[Dataset entries]
<file path="config.mk">
export PLATFORM = sky130hd
export DESIGN_NAME = alu_pipe_flat
export DESIGN_NICKNAME = d
export VERILOG_FILES = /design/src/rtl/alu_pipe_if.sv /design/src/rtl/alu_pipe.sv /design/src/flat_wrapper.sv
export SDC_FILE = /design/constraint.sdc
export NUM_CORES = 1
export LEC_CHECK = 0
export ABC_AREA = 0
export BUFFER_PORTS_ARGS = -buffer_cell sky130_fd_sc_hd__clkbuf_2
export CELL_PAD_IN_SITES_DETAIL_PLACEMENT = 1
export CELL_PAD_IN_SITES_GLOBAL_PLACEMENT = 1
export CORE_MARGIN = 3
export CORE_UTILIZATION = 46
export DETAILED_ROUTE_END_ITERATION = 10
export PLACE_DENSITY = 0.85
export SKIP_LAST_GASP = 1
export SYNTH_ARGS = -nofsm -noshare
export SYNTH_HDL_FRONTEND = slang
export SYNTH_SLANG_ARGS = --single-unit
</file>
<file path="constraint.sdc">
create_clock -name clk -period 7.4 [get_ports clk]
set_clock_uncertainty 0.15 [all_clocks]
set_input_delay 0.74 -clock clk [delete_from_list [all_inputs] [get_ports clk]]
set_output_delay 0.74 -clock clk [all_outputs]
set_load 0.05 [all_outputs]
</file>
<file path="src/rtl/alu_pipe_if.sv">
// alu_pipe_if: operand/result handshake bundle for alu_pipe.
//   slave  (alu_pipe side): takes in_valid/in_a/in_b/in_op/out_ready,
//                           drives in_ready/out_valid/out_r and the flags.
//   master (producer/consumer side): the mirror image.
interface alu_pipe_if #(
  parameter int WIDTH = 32
);
  logic             in_valid;
  logic             in_ready;
  logic [WIDTH-1:0] in_a;
  logic [WIDTH-1:0] in_b;
  logic [3:0]       in_op;
  logic             out_valid;
  logic             out_ready;
  logic [WIDTH-1:0] out_r;
  logic             out_zero;
  logic             out_neg;
  logic             out_carry;
  logic             out_ovf;
  logic             out_illegal;

  modport master (
    output in_valid, in_a, in_b, in_op, out_ready,
    input  in_ready, out_valid, out_r, out_zero, out_neg, out_carry, out_ovf, out_illegal
  );

  modport slave (
    input  in_valid, in_a, in_b, in_op, out_ready,
    output in_ready, out_valid, out_r, out_zero, out_neg, out_carry, out_ovf, out_illegal
  );
endinterface

</file>
<file path="src/rtl/alu_pipe.sv">
// alu_pipe: handshaked WIDTH-bit ALU (AND/OR/ADD/SUB/SLT/NOR) with a
// registered result and flag set (zero, neg, carry/borrow, ovf, illegal).
// Optional shift-add multiplier (opcode 3) compiled in when the macro
// ALU_PIPE_MUL_EN is defined; otherwise opcode 3 is treated as illegal.
// Ports:
//   clk   rising-edge clock
//   rst_n asynchronous active-low reset
//   bus   alu_pipe_if.slave: in_valid/in_ready/in_a/in_b/in_op,
//         out_valid/out_ready/out_r/out_zero/out_neg/out_carry/out_ovf/out_illegal
module alu_pipe #(
  parameter int WIDTH = 32
) (
  input  logic       clk,
  input  logic       rst_n,
  alu_pipe_if.slave  bus
);
  localparam logic [3:0] OP_AND = 4'd0;
  localparam logic [3:0] OP_OR  = 4'd1;
  localparam logic [3:0] OP_ADD = 4'd2;
  localparam logic [3:0] OP_SUB = 4'd6;
  localparam logic [3:0] OP_SLT = 4'd7;
  localparam logic [3:0] OP_NOR = 4'd12;

`ifdef ALU_PIPE_MUL_EN
  localparam logic [3:0] OP_MUL = 4'd3;
  localparam int         CW     = $clog2(WIDTH);
  typedef enum logic [0:0] {IDLE, MUL} state_t;
`else
  typedef enum logic [0:0] {IDLE} state_t;
`endif

  state_t state_q, state_d;

  logic             accept;
  logic             is_mul;
  logic             mul_done;
  logic [WIDTH-1:0] a, b;
  logic [WIDTH:0]   sum, diff;
  logic             slt;
  logic [WIDTH-1:0] res;
  logic             res_carry, res_ovf, res_illegal;

  assign a = bus.in_a;
  assign b = bus.in_b;

  assign bus.in_ready = (state_q == IDLE) && (!bus.out_valid || bus.out_ready);
  assign accept       = bus.in_valid && bus.in_ready;

  // Extra top bit gives ADD carry-out and SUB borrow (A < B unsigned).
  assign sum  = {1'b0, a} + {1'b0, b};
  assign diff = {1'b0, a} - {1'b0, b};
  assign slt  = $signed(a) < $signed(b);

  always_comb begin
    res         = '0;
    res_carry   = 1'b0;
    res_ovf     = 1'b0;
    res_illegal = 1'b0;
    case (bus.in_op)
      OP_AND: res = a & b;
      OP_OR:  res = a | b;
      OP_NOR: res = ~(a | b);
      OP_ADD: begin
        res       = sum[WIDTH-1:0];
        res_carry = sum[WIDTH];
        res_ovf   = (a[WIDTH-1] == b[WIDTH-1]) && (sum[WIDTH-1] != a[WIDTH-1]);
      end
      OP_SUB: begin
        res       = diff[WIDTH-1:0];
        res_carry = diff[WIDTH];
        res_ovf   = (a[WIDTH-1] != b[WIDTH-1]) && (diff[WIDTH-1] != a[WIDTH-1]);
      end
      OP_SLT: res = {{(WIDTH-1){1'b0}}, slt};
`ifdef ALU_PIPE_MUL_EN
      OP_MUL: res = '0;
`endif
      default: res_illegal = 1'b1;
    endcase
  end

`ifdef ALU_PIPE_MUL_EN
  logic [WIDTH-1:0] mcand, mplier, acc, acc_next;
  logic [CW-1:0]    cnt;

  assign is_mul   = (bus.in_op == OP_MUL);
  assign acc_next = acc + (mplier[0] ? mcand : '0);
  assign mul_done = (state_q == MUL) && (cnt == CW'(WIDTH - 1));

  // One multiplier bit per cycle; the WIDTH-th step lands straight in out_r.
  always_ff @(posedge clk or negedge rst_n) begin
    if (!rst_n) begin
      mcand  <= '0;
      mplier <= '0;
      acc    <= '0;
      cnt    <= '0;
    end else if (accept && is_mul) begin
      mcand  <= a;
      mplier <= b;
      acc    <= '0;
      cnt    <= '0;
    end else if (state_q == MUL) begin
      acc    <= acc_next;
      mcand  <= mcand << 1;
      mplier <= mplier >> 1;
      cnt    <= cnt + 1'b1;
    end
  end
`else
  assign is_mul   = 1'b0;
  assign mul_done = 1'b0;
`endif

  always_ff @(posedge clk or negedge rst_n) begin
    if (!rst_n) state_q <= IDLE;
    else        state_q <= state_d;
  end

  always_comb begin
    state_d = state_q;
`ifdef ALU_PIPE_MUL_EN
    case (state_q)
      IDLE:    if (accept && is_mul) state_d = MUL;
      MUL:     if (mul_done) state_d = IDLE;
      default: state_d = IDLE;
    endcase
`endif
  end

  // A MUL accept falls through to the drain branch: in_ready guaranteed the
  // old result is leaving, so out_valid drops for the duration of the multiply.
  always_ff @(posedge clk or negedge rst_n) begin
    if (!rst_n) begin
      bus.out_valid   <= 1'b0;
      bus.out_r       <= '0;
      bus.out_zero    <= 1'b0;
      bus.out_neg     <= 1'b0;
      bus.out_carry   <= 1'b0;
      bus.out_ovf     <= 1'b0;
      bus.out_illegal <= 1'b0;
    end else if (accept && !is_mul) begin
      bus.out_valid   <= 1'b1;
      bus.out_r       <= res;
      bus.out_zero    <= (res == '0);
      bus.out_neg     <= res[WIDTH-1];
      bus.out_carry   <= res_carry;
      bus.out_ovf     <= res_ovf;
      bus.out_illegal <= res_illegal;
`ifdef ALU_PIPE_MUL_EN
    end else if (mul_done) begin
      bus.out_valid   <= 1'b1;
      bus.out_r       <= acc_next;
      bus.out_zero    <= (acc_next == '0);
      bus.out_neg     <= acc_next[WIDTH-1];
      bus.out_carry   <= 1'b0;
      bus.out_ovf     <= 1'b0;
      bus.out_illegal <= 1'b0;
`endif
    end else if (bus.out_ready) begin
      bus.out_valid   <= 1'b0;
    end
  end
endmodule
</file>
<file path="src/flat_wrapper.sv">
// flat-port wrapper written by rule: the top's interface ports become plain ports
module alu_pipe_flat 
#(
  parameter int WIDTH = 32
)
  (clk, rst_n, bus_in_valid, bus_in_a, bus_in_b, bus_in_op, bus_out_ready, bus_in_ready, bus_out_valid, bus_out_r, bus_out_zero, bus_out_neg, bus_out_carry, bus_out_ovf, bus_out_illegal);
  alu_pipe_if #(.WIDTH(WIDTH)) bus_i ();
  input  logic clk;
  input  logic rst_n;
  input wire logic [$bits(bus_i.in_valid)-1:0] bus_in_valid;
  input wire logic [$bits(bus_i.in_a)-1:0] bus_in_a;
  input wire logic [$bits(bus_i.in_b)-1:0] bus_in_b;
  input wire logic [$bits(bus_i.in_op)-1:0] bus_in_op;
  input wire logic [$bits(bus_i.out_ready)-1:0] bus_out_ready;
  output wire logic [$bits(bus_i.in_ready)-1:0] bus_in_ready;
  output wire logic [$bits(bus_i.out_valid)-1:0] bus_out_valid;
  output wire logic [$bits(bus_i.out_r)-1:0] bus_out_r;
  output wire logic [$bits(bus_i.out_zero)-1:0] bus_out_zero;
  output wire logic [$bits(bus_i.out_neg)-1:0] bus_out_neg;
  output wire logic [$bits(bus_i.out_carry)-1:0] bus_out_carry;
  output wire logic [$bits(bus_i.out_ovf)-1:0] bus_out_ovf;
  output wire logic [$bits(bus_i.out_illegal)-1:0] bus_out_illegal;
  assign bus_i.in_valid = bus_in_valid;
  assign bus_i.in_a = bus_in_a;
  assign bus_i.in_b = bus_in_b;
  assign bus_i.in_op = bus_in_op;
  assign bus_i.out_ready = bus_out_ready;
  assign bus_in_ready = bus_i.in_ready;
  assign bus_out_valid = bus_i.out_valid;
  assign bus_out_r = bus_i.out_r;
  assign bus_out_zero = bus_i.out_zero;
  assign bus_out_neg = bus_i.out_neg;
  assign bus_out_carry = bus_i.out_carry;
  assign bus_out_ovf = bus_i.out_ovf;
  assign bus_out_illegal = bus_i.out_illegal;
  alu_pipe #(.WIDTH(WIDTH)) u_core (.clk(clk), .rst_n(rst_n), .bus(bus_i));
endmodule
</file>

WHAT YOU SHOULD DO: Where does the word "diff" appear in the records above? Return every line that holds it.

WRITTEN REPLY:
  logic [WIDTH:0]   sum, diff;
  assign diff = {1'b0, a} - {1'b0, b};
        res       = diff[WIDTH-1:0];
        res_carry = diff[WIDTH];
        res_ovf   = (a[WIDTH-1] != b[WIDTH-1]) && (diff[WIDTH-1] != a[WIDTH-1]);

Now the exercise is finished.